Rezar no recuerdo si recé, pero sí que hice todo lo demás: aquello era poco agradable, deprimente...mi pelo, mi pobre pelo...Era mi abuela la que me afeitaba las costras todas las mañanas, la pobrecilla venía a casa y me pasaba aquel chisme por la cabeza mientras yo me cagaba en todo lo cagable a pesar de que ella lo hacía con todo el cariño y el amor del mundo, "no digas eso, Kufistín...", "¡¡¡me acuerdo de...!!!".

Nada. No dió resultado. Quizá la solución era el Exorcismo.

Así estuve, envenenando mi cabello, durante dos o tres años, con rachas malas y rachas peores, pero siempre en racha. Siempre.

Hasta que una tarde de invierno un borrachín cliente mío me dijo que era amigo del nuevo Especialista del Hospital, que podía hablar con él y colarme en su consulta, que era un auténtico artista y tal...yo ya no sabía que huevones hacer, después de la Bruja fui a médicos privados, nos gastamos la pasta, y siempre era la misma historia, la misma película, la misma cosa.

Habló con él y me coló.

Dos días después pasé el último a consulta.

- "¿Qué te pasa?"
- "El pelo...dermatitis seborreica...estoy harto..."

Era jovenlandés, tenía una cara parecida a la del Felipe González de sus últimos años, hinchada, abotargada, grandes ojos neցros, pelo neցro y espeso, serio, muy serio, rozando la antipatía al primer vistazo. Se levantó de su silla y sin ponerse guantes ni palos me tocó el pelo, sin delicadezas, moviéndome la cabeza con esas enormes manos peludas, regresó a su sitio...

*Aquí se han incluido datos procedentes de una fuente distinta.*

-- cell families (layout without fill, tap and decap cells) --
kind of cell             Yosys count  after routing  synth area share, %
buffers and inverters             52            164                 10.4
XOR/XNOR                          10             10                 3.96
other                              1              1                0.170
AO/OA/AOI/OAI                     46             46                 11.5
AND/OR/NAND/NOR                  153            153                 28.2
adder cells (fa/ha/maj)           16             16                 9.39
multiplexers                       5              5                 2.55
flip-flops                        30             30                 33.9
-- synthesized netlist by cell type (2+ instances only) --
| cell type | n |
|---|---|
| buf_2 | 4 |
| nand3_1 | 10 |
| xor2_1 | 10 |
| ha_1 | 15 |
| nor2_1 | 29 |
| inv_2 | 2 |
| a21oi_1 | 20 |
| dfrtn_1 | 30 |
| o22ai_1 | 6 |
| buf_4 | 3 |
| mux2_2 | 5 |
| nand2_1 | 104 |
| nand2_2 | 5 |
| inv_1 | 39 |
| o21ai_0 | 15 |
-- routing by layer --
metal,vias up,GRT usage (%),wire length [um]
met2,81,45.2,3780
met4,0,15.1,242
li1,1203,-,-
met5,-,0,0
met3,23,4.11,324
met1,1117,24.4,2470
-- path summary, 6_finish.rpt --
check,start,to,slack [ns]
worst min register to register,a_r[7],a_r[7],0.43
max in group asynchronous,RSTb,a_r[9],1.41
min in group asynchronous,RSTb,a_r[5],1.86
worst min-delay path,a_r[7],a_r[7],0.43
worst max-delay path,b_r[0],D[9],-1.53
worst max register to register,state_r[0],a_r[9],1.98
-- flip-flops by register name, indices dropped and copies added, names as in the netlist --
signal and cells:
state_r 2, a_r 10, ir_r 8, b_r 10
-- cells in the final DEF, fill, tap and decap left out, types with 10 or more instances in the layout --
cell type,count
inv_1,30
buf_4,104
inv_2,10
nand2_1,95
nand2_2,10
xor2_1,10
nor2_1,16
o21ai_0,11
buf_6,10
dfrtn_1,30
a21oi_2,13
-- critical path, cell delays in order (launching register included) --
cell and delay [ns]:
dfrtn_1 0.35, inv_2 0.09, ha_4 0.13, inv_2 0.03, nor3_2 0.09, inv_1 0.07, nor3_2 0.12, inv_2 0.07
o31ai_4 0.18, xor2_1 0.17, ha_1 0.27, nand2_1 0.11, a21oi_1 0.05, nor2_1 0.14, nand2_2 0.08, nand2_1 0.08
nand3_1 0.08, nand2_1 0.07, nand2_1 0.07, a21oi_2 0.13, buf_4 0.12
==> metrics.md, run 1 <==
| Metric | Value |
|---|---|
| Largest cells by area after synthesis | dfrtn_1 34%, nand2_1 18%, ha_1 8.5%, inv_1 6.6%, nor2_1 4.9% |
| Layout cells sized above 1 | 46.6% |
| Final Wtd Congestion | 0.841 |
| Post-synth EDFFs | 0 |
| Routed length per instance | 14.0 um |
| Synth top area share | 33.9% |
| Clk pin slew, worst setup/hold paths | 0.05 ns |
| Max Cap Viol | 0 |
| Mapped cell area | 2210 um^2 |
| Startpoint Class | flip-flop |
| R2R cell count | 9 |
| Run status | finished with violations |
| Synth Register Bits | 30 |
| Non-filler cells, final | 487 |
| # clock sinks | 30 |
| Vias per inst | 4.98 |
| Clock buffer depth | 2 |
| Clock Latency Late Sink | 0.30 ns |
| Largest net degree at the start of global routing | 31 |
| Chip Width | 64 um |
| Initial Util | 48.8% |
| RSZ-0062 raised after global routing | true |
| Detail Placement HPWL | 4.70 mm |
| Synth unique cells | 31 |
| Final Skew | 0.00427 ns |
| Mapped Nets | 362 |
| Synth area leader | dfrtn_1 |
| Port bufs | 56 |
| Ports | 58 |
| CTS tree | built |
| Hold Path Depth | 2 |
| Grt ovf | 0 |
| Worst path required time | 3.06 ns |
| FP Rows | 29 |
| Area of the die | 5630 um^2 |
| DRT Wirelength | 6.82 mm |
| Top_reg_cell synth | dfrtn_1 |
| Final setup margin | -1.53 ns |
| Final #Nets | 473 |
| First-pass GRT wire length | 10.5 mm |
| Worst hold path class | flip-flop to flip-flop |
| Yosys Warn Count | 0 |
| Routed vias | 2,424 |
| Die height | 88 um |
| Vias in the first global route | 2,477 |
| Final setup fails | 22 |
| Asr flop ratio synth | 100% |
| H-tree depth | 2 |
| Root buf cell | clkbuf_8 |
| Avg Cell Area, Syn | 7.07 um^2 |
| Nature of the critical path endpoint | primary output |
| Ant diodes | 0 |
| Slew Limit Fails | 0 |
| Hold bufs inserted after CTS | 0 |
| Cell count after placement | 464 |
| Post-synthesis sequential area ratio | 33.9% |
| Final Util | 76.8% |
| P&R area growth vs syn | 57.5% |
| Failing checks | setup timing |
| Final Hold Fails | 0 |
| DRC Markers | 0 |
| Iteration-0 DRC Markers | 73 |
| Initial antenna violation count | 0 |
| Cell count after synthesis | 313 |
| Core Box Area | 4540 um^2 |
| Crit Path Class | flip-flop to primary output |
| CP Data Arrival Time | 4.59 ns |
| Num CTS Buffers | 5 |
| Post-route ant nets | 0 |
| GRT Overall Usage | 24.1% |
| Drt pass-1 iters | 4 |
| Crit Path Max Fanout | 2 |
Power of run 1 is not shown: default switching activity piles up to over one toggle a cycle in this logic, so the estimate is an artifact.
File: config.mk
export PLATFORM = sky130hd
export DESIGN_NAME = gray_counter
export DESIGN_NICKNAME = d
export VERILOG_FILES = /design/src/rtl/gray_pkg.sv /design/src/rtl/gray_to_binary.sv /design/src/rtl/gray_counter.sv
export SDC_FILE = /design/constraint.sdc
export NUM_CORES = 1
export LEC_CHECK = 0
export CAP_MARGIN = 20
export CORE_AREA = 2 2 39 41
export CTS_CLUSTER_DIAMETER = 80
export DETAILED_ROUTE_END_ITERATION = 7
export DIE_AREA = 0 0 41 43
export GPL_TIMING_DRIVEN = 0
export PLACE_DENSITY = 0.67
export SYNTH_ARGS = -nofsm -noshare
export SYNTH_HDL_FRONTEND = slang
export SYNTH_SLANG_ARGS = --single-unit
File: constraint.sdc
create_clock -name clk -period 2.6 [get_ports clk]
set_input_delay 0.52 -clock clk [delete_from_list [all_inputs] [get_ports clk]]
set_output_delay 0.52 -clock clk [all_outputs]
set_load 0.01 [all_outputs]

- "Vas a ir a la farmacia con esta receta...es una pomada...que te la preparen...te la pones en la cabeza para dormir...al despertar te lavas con un champú neutro...una vez cada cuatro días..."

Y eso fue todo.

A las dos semanas aquello había desaparecido por completo. No me lo podía creer.


De vez en cuando se pasaba por el bar con nuestro común amigo el borrachín, yo no sabía como atenderle para agradarle, me desvivía, solía invitarle, pero se veía que él no estaba cómodo allí, tenía una cara trágica, había mucho dolor en su mirada, no sé, era raro, era...


Era palestino.


Un cáncer se lo llevó hace algunos años.